Tune out the government’s attempts to distract, divert and befuddle us and tune into what’s really going on in this country, and you’ll run headlong into an unmistakable, unpalatable truth: what we are dealing with today is an authoritarian beast that has outgrown its chains and will not be restrained.

Through its acts of power grabs, brutality, meanness, inhumanity, immorality, greed, corruption, debauchery, and tyranny, the government has become almost indistinguishable from the evil it claims to be fighting, whether that evil takes the form of terrorism, torture, disease, drug trafficking, sex trafficking, murder, violence, theft, pornography, scientific experimentations, or some other diabolical means of inflicting pain, suffering and servitude on humanity.

We have let the government’s evil-doing and abuses go on for too long.

We’re being fed a series of carefully-contrived fictions that bear no resemblance to reality.

From the moment we are born until we die, we are indoctrinated into believing that those who rule us do it for our own good.

The truth is far different.

The powers-that-be want us to feel threatened by forces beyond our control (terrorists, pandemics, mass shootings). They want us afraid and dependent on the government and its militarized armies for our safety and well-being. They want us distrustful of each other, divided by our prejudices, and at each other’s throats.

Most of all, they want us to continue to march in lockstep with their dictates as fearful, controlled, pacified zombies.

This brings me back to They Live, in which the real zombies are not the aliens calling the shots but the populace who are content to remain controlled.

Oblivious to what lies ahead, we’ve been manipulated into believing that if we continue to consume, obey, and have faith, things will work out. But that’s never been true of emerging regimes. And by the time we feel the hammer coming down upon us, it will be too late.

So where does that leave us?

The characters who populate Carpenter’s films provide some insight.

Underneath their machismo, they still believe in the ideals of liberty and equal opportunity. Their beliefs place them in constant opposition with the law and the establishment, but they are nonetheless freedom fighters.

When, for example, John Nada destroys the alien hypno-transmitter in They Live, he delivers a wake-up call for freedom. Nada memorably declares, “I have come here to chew bubblegum and kick ass.
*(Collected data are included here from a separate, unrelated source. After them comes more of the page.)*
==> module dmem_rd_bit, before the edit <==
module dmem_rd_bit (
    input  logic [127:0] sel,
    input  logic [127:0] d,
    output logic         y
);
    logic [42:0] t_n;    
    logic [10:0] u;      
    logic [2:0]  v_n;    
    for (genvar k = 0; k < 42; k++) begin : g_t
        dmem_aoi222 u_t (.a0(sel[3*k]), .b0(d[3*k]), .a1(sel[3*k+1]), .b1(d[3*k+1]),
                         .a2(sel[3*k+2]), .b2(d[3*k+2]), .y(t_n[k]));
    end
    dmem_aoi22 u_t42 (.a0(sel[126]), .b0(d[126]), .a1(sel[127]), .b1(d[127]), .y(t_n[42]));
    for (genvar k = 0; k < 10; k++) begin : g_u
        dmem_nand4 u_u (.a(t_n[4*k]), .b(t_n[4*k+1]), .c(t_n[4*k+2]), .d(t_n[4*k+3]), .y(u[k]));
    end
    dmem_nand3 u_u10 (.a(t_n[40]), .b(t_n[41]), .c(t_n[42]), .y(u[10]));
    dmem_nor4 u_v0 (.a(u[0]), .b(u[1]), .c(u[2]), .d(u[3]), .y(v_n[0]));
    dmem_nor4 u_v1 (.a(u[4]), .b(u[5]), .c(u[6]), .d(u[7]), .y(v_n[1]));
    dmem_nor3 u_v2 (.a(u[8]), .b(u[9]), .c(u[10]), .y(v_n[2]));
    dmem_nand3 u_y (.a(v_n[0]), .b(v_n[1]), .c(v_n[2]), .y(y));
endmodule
Background: an optimization exercise with open tools, aiming at a short achievable clock period and few clock cycles. Do not read the settings as production practice.
In this exercise RTL edits were held to simulation tests only and were not proved equivalent to the original.
Power and IR drop assume default switching activity.

==> inputs of v3 <==
==> flow/design.v <==
package dcache_pkg;
    typedef logic [32-1:0] word_t;
    typedef struct packed {
        logic [26-1:0]      tag;
        logic [3-1:0]    index;
        logic [1-1:0] word_off;
        logic [2-1:0] byte_off;
    } addr_fields_t;
    typedef struct packed {
        logic                            valid;
        logic                            dirty;
        logic [26-1:0]        tag;
        word_t                           data1;   
        word_t                           data0;
    } frame_t;
    typedef struct packed {
        frame_t       way1;
        frame_t       way0;
        logic         mru;   
    } set_t;
    typedef struct packed {
        logic                      ren;
        logic                      wen;
        logic [32-1:0] addr;
        word_t                     wdata;
    } cpu_req_t;
    typedef struct packed {
        logic  dhit;
        word_t load;
        logic  flushed;
    } cpu_rsp_t;
    typedef struct packed {
        logic                      ren;
        logic                      wen;
        logic [32-1:0] addr;
        word_t                     wdata;
    } mem_req_t;
    typedef struct packed {
        logic hit;
        logic way;
        set_t entry;
    } lookup_t;
    typedef struct packed {
        logic                      way;
        logic                      dirty;       
        logic [32-1:0] base_addr;
    } victim_t;
endpackage
`timescale 1ns/1ps
module dcache (
    input  logic        CLK,
    input  logic        nRST,
    input  logic        cpu_ren,
    input  logic        cpu_wen,
    input  logic [31:0] cpu_addr,
    input  logic [31:0] cpu_wdata,
    input  logic        halt,
    output logic        dhit,
    output logic [31:0] load,
    output logic        flushed,
    output logic        mem_ren,
    output logic        mem_wen,
    output logic [31:0] mem_addr,
    output logic [31:0] mem_wdata,
    input  logic        mem_wait,
    input  logic [31:0] mem_rdata
);
    localparam int NF = 16;   
    logic [NF-1:0]        valid_q, dirty_q;
    logic [NF-1:0][25:0]  tag_q;
    logic [NF-1:0][31:0]  d0_q, d1_q;
    logic [7:0]           mru_q;
    logic st_idle, st_resp, st_wb0, st_wb1, st_rd0, st_rd1;
    logic st_fls, st_fl0, st_fl1, st_done;
    logic          hitr_q;    
    logic [NF-1:0] vsel_q;    
    logic          mway_q;    
    logic [31:0]   fill0_q, fill1_q;
    logic [NF-1:0] fcur_q;
    logic        dhit_q, flushed_q, mren_q, mwen_q;
    logic [31:0] load_q, maddr_q, mwdata_q;
    assign dhit      = dhit_q;
    assign load      = load_q;
    assign flushed   = flushed_q;
    assign mem_ren   = mren_q;
    assign mem_wen   = mwen_q;
    assign mem_addr  = maddr_q;
    assign mem_wdata = mwdata_q;
    logic [2:0]  idx;
    logic [25:0] ctag;
    logic        wsel, access;
    logic [7:0]  sdec;
    assign idx    = cpu_addr[5:3];
    assign ctag   = cpu_addr[31:6];
    assign wsel   = cpu_addr[2];
    assign access = cpu_ren | cpu_wen;
    assign sdec   = 8'b1 << idx;
    logic [NF-1:0] match;
    logic          hit0, hit1, hit;
    for (genvar f = 0; f < NF; f++) begin : g_match
        assign match[f] = valid_q[f] & (tag_q[f] == ctag);
    end
    assign hit0 = match[{1'b0, idx}];
    assign hit1 = match[{1'b1, idx}];
    assign hit  = hit0 | hit1;
    logic [NF-1:0] fdirty, flow;
    logic          fany;
    assign fdirty = valid_q & dirty_q;
    assign fany   = |fdirty;
    always_comb begin : p_flow
        logic below;
        below = 1'b0;
        for (int f = 0; f < NF; f++) begin
            flow[f] = fdirty[f] & ~below;
            below   = below | fdirty[f];
        end
    end
    logic          vway;
    logic [NF-1:0] vdec;
    assign vway = ~mru_q[idx];
    assign vdec = vway ? {sdec, 8'b0} : {8'b0, sdec};
    logic [NF-1:0] rsel;
    logic [25:0]   rtag;
    logic [2:0]    ridx;
    logic [31:0]   rd0, rd1;
    always_comb begin
        if (st_fls) rsel = flow;
        else if (st_fl0 | st_fl1) rsel = fcur_q;
        else rsel = vsel_q;
    end
    always_comb begin
        rtag = '0;
        ridx = '0;
        rd0  = '0;
        rd1  = '0;
        for (int f = 0; f < NF; f++) begin
            rtag = rtag | ({26{rsel[f]}} & tag_q[f]);
            ridx = ridx | ({3{rsel[f]}} & f[2:0]);
            rd0  = rd0  | ({32{rsel[f]}} & d0_q[f]);
            rd1  = rd1  | ({32{rsel[f]}} & d1_q[f]);
        end
    end
    logic [7:0]       vdirty_s;
    logic [7:0][25:0] vtag_s;
    logic [7:0][31:0] vd0_s;
    for (genvar s = 0; s < 8; s++) begin : g_victim
        assign vdirty_s[s] = mru_q[s] ? (valid_q[s] & dirty_q[s])
                                      : (valid_q[8 + s] & dirty_q[8 + s]);
        assign vtag_s[s]   = mru_q[s] ? tag_q[s] : tag_q[8 + s];
        assign vd0_s[s]    = mru_q[s] ? d0_q[s] : d0_q[8 + s];
    end
    logic vdirty;
    assign vdirty = vdirty_s[idx];
    logic [31:0] hd0, hd1;
    assign hd0 = wsel ? d1_q[{1'b0, idx}] : d0_q[{1'b0, idx}];
    assign hd1 = wsel ? d1_q[{1'b1, idx}] : d0_q[{1'b1, idx}];
    logic        fl_st, wb_st;
    logic [31:0] hold_addr, adv_addr, hold_data, adv_data;
    assign fl_st     = st_fls | st_fl0 | st_fl1;
    assign wb_st     = st_wb0 | st_wb1;
    assign hold_addr = {(fl_st | wb_st) ? rtag : ctag, fl_st ? ridx : idx,
                        st_wb1 | st_rd1 | st_fl1, 2'b00};
    assign adv_addr  = {(st_fl0 | st_wb0) ? rtag : ctag, fl_st ? ridx : idx,
                        st_wb0 | st_rd0 | st_fl0, 2'b00};
    assign hold_data = (st_wb1 | st_fl1) ? rd1 : rd0;
    assign adv_data  = (st_wb0 | st_fl0) ? rd1 : rd0;
    logic hitreq, miss, mw, halt_go, fdisp;
    assign hitreq  = st_idle & access & hit;
    assign miss    = st_idle & access & ~hit;
    assign halt_go = st_idle & ~access & halt;
    assign mw      = mem_wait;
    logic done_wb0, done_wb1, done_rd0, done_rd1, done_fl0, done_fl1;
    assign done_wb0 = st_wb0 & ~mw;
    assign done_wb1 = st_wb1 & ~mw;
    assign done_rd0 = st_rd0 & ~mw;
    assign done_rd1 = st_rd1 & ~mw;
    assign done_fl0 = st_fl0 & ~mw;
    assign done_fl1 = st_fl1 & ~mw;
    assign fdisp    = st_fls & fany;   
    logic n_wb0, n_wb1, n_rd0, n_rd1, n_fls, n_fl0, n_fl1, n_done;
    assign n_wb0  = (miss & vdirty) | (st_wb0 & mw);
    assign n_wb1  = done_wb0 | (st_wb1 & mw);
    assign n_rd0  = (miss & ~vdirty) | done_wb1 | (st_rd0 & mw);
    assign n_rd1  = done_rd0 | (st_rd1 & mw);
    assign n_fl0  = fdisp | (st_fl0 & mw);
    assign n_fls  = halt_go | (done_fl1 & fany);
    assign n_fl1  = done_fl0 | (st_fl1 & mw);
    assign n_done = ((st_fls | done_fl1) & ~fany) | st_done;
    always_ff @(posedge CLK, negedge nRST) begin
        if (!nRST) begin
            st_idle   <= 1'b1;
            st_resp   <= 1'b0;
            st_wb0    <= 1'b0;
            st_wb1    <= 1'b0;
            st_rd0    <= 1'b0;
            st_rd1    <= 1'b0;
            st_fls    <= 1'b0;
            st_fl0    <= 1'b0;
            st_fl1    <= 1'b0;
            st_done   <= 1'b0;
            dhit_q    <= 1'b0;
            flushed_q <= 1'b0;
            mren_q    <= 1'b0;
            mwen_q    <= 1'b0;
        end
        else begin
            st_idle   <= (st_idle & ~access & ~halt) | st_resp;
            st_resp   <= hitreq | done_rd1;
            st_wb0    <= n_wb0;
            st_wb1    <= n_wb1;
            st_rd0    <= n_rd0;
            st_rd1    <= n_rd1;
            st_fls    <= n_fls;
            st_fl0    <= n_fl0;
            st_fl1    <= n_fl1;
            st_done   <= n_done;
            dhit_q    <= hitreq | done_rd1;
            flushed_q <= n_done;
            mren_q    <= n_rd0 | n_rd1;
            mwen_q    <= n_wb0 | n_wb1 | n_fl0 | n_fl1;
        end
    end
    always_ff @(posedge CLK) begin
        if (st_rd1) load_q <= wsel ? mem_rdata : fill0_q;
        else begin
            load_q[15:0]  <= hit1 ? hd1[15:0] : hd0[15:0];
            load_q[31:16] <= hit0 ? hd0[31:16] : hd1[31:16];
        end
        if (st_idle) begin
            maddr_q  <= {vdirty ? vtag_s[idx] : ctag, idx, 3'b000};
            mwdata_q <= vd0_s[idx];
        end
        else begin
            maddr_q  <= (st_fls | mw) ? hold_addr : adv_addr;
            mwdata_q <= (st_fls | mw) ? hold_data : adv_data;
        end
        if (fdisp) begin
            fcur_q <= flow;
        end
        if (done_rd0) begin
            fill0_q <= mem_rdata;
        end
        if (done_rd1) begin
            fill1_q <= mem_rdata;
        end
        if (st_idle) begin
            vsel_q <= vdec;
            hitr_q <= hit;
            mway_q <= hit ? hit1 : vway;
        end
    end
    logic [31:0] src0, src1;
    logic        wr0, wr1;
    assign src0 = (cpu_wen & ~wsel) ? cpu_wdata : fill0_q;
    assign src1 = (cpu_wen & wsel) ? cpu_wdata : fill1_q;
    assign wr0  = ~hitr_q | (cpu_wen & ~wsel);
    assign wr1  = ~hitr_q | (cpu_wen & wsel);
    for (genvar s = 0; s < 8; s++) begin : g_set
        always_ff @(posedge CLK, negedge nRST) begin
            if (!nRST) begin
                mru_q[s] <= 1'b0;
            end
            else if (st_resp & sdec[s]) begin
                mru_q[s] <= mway_q;
            end
        end
    end
    for (genvar f = 0; f < NF; f++) begin : g_frame
        localparam logic W = f[3];
        logic sel;
        assign sel = st_resp & sdec[f % 8] & (mway_q == W);
        always_ff @(posedge CLK, negedge nRST) begin
            if (!nRST) begin
                valid_q[f] <= 1'b0;
                dirty_q[f] <= 1'b0;
            end
            else begin
                if (sel & ~hitr_q) begin
                    valid_q[f] <= 1'b1;
                    dirty_q[f] <= cpu_wen;
                end
                else if (sel & cpu_wen) begin
                    dirty_q[f] <= 1'b1;
                end
                else if (fdisp & flow[f]) begin
                    dirty_q[f] <= 1'b0;
                end
            end
        end
        always_ff @(posedge CLK) begin
            if (sel & ~hitr_q) begin
                tag_q[f] <= ctag;
            end
            if (sel & wr0) begin
                d0_q[f] <= src0;
            end
            if (sel & wr1) begin
                d1_q[f] <= src1;
            end
        end
    end
endmodule
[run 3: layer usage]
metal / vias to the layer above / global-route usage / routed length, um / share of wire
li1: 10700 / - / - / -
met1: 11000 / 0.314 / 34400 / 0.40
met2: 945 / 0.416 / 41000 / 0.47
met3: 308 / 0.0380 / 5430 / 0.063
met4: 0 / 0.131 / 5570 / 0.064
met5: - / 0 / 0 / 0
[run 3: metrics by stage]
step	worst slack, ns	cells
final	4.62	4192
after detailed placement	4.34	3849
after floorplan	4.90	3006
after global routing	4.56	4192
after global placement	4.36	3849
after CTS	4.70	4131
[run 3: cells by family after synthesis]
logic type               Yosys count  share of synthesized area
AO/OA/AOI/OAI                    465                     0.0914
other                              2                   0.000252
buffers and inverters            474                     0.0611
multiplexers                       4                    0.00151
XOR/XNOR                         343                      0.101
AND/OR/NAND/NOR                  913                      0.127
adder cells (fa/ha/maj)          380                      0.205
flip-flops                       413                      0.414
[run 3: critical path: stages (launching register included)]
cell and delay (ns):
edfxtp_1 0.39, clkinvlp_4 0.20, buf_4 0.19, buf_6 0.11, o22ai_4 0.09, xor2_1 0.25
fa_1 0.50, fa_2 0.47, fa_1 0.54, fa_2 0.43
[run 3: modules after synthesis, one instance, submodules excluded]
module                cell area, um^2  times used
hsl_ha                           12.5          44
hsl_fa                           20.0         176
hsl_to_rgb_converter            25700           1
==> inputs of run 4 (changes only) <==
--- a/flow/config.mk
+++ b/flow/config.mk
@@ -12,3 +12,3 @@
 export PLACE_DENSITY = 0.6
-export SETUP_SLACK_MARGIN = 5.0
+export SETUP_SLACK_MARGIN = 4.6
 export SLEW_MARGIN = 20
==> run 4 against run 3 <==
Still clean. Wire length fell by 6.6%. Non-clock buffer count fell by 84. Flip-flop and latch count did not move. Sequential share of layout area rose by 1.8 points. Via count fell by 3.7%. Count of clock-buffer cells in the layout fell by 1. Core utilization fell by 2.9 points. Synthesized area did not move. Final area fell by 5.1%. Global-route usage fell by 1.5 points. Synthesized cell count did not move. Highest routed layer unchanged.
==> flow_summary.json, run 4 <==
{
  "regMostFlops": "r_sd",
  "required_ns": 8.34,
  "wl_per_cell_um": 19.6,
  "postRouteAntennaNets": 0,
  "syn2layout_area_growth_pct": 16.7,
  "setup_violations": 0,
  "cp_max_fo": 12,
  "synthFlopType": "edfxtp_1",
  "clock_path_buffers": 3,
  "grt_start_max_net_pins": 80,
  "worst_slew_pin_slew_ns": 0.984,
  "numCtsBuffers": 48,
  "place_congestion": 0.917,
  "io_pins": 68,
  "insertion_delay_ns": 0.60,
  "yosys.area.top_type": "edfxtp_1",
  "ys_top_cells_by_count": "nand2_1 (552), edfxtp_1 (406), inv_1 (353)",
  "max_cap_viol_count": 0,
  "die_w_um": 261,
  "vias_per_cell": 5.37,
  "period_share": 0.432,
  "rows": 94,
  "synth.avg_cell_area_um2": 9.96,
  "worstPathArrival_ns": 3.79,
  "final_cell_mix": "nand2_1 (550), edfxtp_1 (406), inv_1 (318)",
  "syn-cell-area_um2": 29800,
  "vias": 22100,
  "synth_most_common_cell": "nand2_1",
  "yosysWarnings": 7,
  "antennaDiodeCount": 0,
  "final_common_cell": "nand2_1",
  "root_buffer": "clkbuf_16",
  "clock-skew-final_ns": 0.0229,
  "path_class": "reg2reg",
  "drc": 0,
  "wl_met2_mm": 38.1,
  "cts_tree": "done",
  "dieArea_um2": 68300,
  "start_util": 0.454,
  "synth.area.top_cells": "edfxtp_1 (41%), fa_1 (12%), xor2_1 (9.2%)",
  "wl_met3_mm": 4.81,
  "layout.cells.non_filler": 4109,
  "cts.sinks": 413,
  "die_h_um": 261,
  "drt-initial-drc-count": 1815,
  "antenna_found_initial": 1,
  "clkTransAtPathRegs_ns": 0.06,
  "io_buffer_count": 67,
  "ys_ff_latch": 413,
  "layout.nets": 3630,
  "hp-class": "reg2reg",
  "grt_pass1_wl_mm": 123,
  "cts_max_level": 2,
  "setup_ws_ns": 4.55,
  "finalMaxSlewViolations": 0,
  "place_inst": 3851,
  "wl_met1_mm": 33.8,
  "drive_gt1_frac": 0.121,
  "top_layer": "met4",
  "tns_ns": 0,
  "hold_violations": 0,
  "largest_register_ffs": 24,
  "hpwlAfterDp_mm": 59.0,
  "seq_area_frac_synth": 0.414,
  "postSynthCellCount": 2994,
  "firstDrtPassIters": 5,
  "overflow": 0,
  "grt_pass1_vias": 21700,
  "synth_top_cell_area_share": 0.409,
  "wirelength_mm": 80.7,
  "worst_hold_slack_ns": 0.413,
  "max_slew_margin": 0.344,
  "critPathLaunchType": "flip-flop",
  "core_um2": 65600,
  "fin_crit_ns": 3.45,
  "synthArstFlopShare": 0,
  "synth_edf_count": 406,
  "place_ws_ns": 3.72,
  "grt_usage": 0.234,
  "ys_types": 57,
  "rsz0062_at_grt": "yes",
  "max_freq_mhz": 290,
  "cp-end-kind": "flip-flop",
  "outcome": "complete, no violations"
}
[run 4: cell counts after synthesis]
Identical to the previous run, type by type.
And I’m all out of bubblegum.”

In other words: We need to get active and take a stand for what’s really important.

Stop allowing yourselves to be easily distracted by pointless political spectacles and pay attention to what’s really going on in the country.

I make clear in my book Battlefield America: The War on the American People and in its fictional counterpart The Erik Blair Diaries, the real battle for control of this Nation is taking place on roadsides, in police cars, on witness stands, over phone lines, in government offices, in corporate offices, in public school hallways and classrooms, in parks and city council meetings, and in towns and cities across this country.

Wake up, America.

If they live (the tyrants, the oppressors, the invaders, the overlords), it is only because “we the people” sleep.